## WHAT YOU HAVE TO DO
Your answer is a copy of every line in the records where "total" appears.

*** Block opens ***

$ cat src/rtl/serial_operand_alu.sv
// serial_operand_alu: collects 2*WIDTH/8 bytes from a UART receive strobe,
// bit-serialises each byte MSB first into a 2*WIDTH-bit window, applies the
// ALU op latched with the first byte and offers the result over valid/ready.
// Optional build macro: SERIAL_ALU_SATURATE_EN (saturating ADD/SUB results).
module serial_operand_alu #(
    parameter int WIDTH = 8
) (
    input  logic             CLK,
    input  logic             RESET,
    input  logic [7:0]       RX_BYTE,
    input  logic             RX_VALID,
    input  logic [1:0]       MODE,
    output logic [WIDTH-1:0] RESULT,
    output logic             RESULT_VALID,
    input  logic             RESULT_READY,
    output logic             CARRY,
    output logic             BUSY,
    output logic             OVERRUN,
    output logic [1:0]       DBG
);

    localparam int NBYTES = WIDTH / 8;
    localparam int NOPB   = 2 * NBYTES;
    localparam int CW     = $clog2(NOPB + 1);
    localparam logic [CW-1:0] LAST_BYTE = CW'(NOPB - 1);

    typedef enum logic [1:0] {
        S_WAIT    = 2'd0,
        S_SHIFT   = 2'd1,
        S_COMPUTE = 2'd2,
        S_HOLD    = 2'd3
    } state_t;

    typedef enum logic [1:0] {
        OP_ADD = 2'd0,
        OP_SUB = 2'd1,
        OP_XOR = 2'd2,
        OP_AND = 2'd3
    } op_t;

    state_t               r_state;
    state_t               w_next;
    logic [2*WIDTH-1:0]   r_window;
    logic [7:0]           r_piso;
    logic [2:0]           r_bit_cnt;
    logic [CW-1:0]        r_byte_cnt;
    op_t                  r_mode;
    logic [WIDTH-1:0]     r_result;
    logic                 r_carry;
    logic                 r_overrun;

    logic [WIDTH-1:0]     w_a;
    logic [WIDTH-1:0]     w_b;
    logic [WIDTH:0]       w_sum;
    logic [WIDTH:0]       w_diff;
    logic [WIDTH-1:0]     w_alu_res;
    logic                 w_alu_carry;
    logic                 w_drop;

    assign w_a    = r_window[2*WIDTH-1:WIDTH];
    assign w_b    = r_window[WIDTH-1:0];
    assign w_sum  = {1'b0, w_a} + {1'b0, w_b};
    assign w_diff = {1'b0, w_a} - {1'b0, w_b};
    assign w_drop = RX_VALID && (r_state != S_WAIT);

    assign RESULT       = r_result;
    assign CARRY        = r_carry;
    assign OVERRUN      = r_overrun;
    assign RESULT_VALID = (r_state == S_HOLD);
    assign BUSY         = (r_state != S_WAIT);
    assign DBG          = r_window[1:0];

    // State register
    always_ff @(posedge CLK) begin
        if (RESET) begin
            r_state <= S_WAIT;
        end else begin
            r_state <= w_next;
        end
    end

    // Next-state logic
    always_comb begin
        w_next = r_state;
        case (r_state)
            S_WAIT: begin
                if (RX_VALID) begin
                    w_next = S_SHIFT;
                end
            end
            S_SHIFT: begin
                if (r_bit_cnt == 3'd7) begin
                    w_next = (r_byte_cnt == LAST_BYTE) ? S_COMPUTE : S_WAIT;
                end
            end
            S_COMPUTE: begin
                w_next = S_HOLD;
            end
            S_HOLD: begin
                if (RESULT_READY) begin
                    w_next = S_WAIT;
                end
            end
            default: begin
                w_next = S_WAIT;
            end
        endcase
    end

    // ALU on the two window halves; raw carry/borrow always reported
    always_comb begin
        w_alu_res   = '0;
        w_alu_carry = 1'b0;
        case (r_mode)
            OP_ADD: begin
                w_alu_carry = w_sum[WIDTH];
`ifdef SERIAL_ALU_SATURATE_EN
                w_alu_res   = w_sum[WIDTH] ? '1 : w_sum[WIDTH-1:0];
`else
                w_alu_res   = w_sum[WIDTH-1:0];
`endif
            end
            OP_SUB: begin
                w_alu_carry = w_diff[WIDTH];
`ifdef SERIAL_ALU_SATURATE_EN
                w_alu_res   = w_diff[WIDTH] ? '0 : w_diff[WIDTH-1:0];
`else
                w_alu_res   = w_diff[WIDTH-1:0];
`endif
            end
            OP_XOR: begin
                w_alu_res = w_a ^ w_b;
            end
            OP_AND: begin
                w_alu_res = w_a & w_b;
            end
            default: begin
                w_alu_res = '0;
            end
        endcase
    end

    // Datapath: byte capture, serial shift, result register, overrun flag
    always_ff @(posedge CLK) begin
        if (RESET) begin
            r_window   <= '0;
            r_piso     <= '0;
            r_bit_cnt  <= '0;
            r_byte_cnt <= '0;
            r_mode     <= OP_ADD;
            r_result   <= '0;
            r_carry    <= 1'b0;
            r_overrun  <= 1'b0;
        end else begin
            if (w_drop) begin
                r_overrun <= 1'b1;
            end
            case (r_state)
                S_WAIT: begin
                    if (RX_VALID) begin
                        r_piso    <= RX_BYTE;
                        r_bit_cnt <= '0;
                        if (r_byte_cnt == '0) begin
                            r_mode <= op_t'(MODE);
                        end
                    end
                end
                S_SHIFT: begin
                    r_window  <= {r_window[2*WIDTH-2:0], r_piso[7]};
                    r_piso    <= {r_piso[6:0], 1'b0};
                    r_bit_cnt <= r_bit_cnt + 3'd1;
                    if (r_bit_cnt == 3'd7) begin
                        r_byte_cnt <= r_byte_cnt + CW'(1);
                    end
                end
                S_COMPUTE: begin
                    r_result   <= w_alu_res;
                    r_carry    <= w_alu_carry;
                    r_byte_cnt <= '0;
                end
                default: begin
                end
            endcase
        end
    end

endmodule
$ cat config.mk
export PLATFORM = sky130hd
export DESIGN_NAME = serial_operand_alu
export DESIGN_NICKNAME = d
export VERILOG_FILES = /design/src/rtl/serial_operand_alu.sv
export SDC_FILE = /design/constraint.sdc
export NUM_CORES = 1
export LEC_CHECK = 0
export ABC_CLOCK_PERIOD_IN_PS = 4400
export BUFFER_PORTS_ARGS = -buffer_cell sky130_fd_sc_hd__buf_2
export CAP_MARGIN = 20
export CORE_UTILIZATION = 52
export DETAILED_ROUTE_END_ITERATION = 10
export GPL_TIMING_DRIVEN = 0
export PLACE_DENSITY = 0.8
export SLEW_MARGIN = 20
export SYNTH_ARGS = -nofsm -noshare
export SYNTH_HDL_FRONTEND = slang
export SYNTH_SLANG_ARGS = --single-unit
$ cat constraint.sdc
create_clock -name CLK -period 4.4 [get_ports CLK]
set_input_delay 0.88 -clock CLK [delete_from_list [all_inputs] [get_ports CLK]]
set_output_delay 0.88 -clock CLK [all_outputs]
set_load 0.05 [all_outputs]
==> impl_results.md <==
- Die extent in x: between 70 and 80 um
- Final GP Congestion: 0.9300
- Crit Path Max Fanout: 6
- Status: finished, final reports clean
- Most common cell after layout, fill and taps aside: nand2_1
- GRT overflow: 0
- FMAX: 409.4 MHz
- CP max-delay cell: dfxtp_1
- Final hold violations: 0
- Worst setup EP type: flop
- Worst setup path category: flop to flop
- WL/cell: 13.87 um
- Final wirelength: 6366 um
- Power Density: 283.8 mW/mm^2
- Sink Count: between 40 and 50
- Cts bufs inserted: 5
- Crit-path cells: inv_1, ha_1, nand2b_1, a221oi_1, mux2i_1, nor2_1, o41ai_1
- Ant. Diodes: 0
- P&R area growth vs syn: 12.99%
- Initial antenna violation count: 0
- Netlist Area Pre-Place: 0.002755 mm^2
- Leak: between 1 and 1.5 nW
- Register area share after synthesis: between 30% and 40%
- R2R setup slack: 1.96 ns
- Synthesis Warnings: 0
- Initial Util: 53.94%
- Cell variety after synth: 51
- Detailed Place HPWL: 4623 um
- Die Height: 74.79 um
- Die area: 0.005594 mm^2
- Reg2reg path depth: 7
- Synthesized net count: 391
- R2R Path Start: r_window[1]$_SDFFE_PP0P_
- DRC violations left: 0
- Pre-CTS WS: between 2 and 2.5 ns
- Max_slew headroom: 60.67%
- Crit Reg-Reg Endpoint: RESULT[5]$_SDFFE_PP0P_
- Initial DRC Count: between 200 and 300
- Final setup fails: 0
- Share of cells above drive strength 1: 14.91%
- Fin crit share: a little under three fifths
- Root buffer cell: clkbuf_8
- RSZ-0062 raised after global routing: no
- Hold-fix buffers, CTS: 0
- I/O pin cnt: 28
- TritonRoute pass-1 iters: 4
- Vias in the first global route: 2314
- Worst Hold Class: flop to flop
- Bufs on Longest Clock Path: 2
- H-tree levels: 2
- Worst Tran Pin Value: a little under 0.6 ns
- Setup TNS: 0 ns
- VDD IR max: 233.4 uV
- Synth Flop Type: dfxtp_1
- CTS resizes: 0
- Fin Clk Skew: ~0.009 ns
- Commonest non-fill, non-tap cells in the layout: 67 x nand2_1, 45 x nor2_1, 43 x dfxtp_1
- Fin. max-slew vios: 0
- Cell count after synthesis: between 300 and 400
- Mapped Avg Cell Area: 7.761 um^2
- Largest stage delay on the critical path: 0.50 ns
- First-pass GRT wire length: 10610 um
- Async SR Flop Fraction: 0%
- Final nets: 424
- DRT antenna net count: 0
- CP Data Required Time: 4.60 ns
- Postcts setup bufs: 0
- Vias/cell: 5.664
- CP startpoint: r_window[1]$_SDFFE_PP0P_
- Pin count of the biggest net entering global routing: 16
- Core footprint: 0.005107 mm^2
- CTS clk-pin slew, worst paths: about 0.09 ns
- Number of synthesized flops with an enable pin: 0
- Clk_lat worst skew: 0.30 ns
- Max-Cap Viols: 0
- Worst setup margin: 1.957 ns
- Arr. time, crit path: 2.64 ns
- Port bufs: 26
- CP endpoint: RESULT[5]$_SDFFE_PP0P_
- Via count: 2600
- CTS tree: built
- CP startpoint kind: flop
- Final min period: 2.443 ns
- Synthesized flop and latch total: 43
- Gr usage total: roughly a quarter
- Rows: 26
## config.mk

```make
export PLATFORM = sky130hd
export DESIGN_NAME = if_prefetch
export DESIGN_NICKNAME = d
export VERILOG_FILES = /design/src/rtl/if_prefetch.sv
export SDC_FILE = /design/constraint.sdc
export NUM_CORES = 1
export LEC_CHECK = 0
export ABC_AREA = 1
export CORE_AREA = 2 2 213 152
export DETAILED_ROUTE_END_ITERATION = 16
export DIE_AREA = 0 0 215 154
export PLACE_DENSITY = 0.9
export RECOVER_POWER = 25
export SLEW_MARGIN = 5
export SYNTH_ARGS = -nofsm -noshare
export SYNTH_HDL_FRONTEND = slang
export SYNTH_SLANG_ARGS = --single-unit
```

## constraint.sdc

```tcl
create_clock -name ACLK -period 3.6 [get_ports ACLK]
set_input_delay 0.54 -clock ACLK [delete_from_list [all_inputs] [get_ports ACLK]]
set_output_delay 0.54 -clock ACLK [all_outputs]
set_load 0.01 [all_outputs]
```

*** Block closes ***

## ANSWER SPACE
- Synthesized flop and latch total: 43
- Gr usage total: roughly a quarter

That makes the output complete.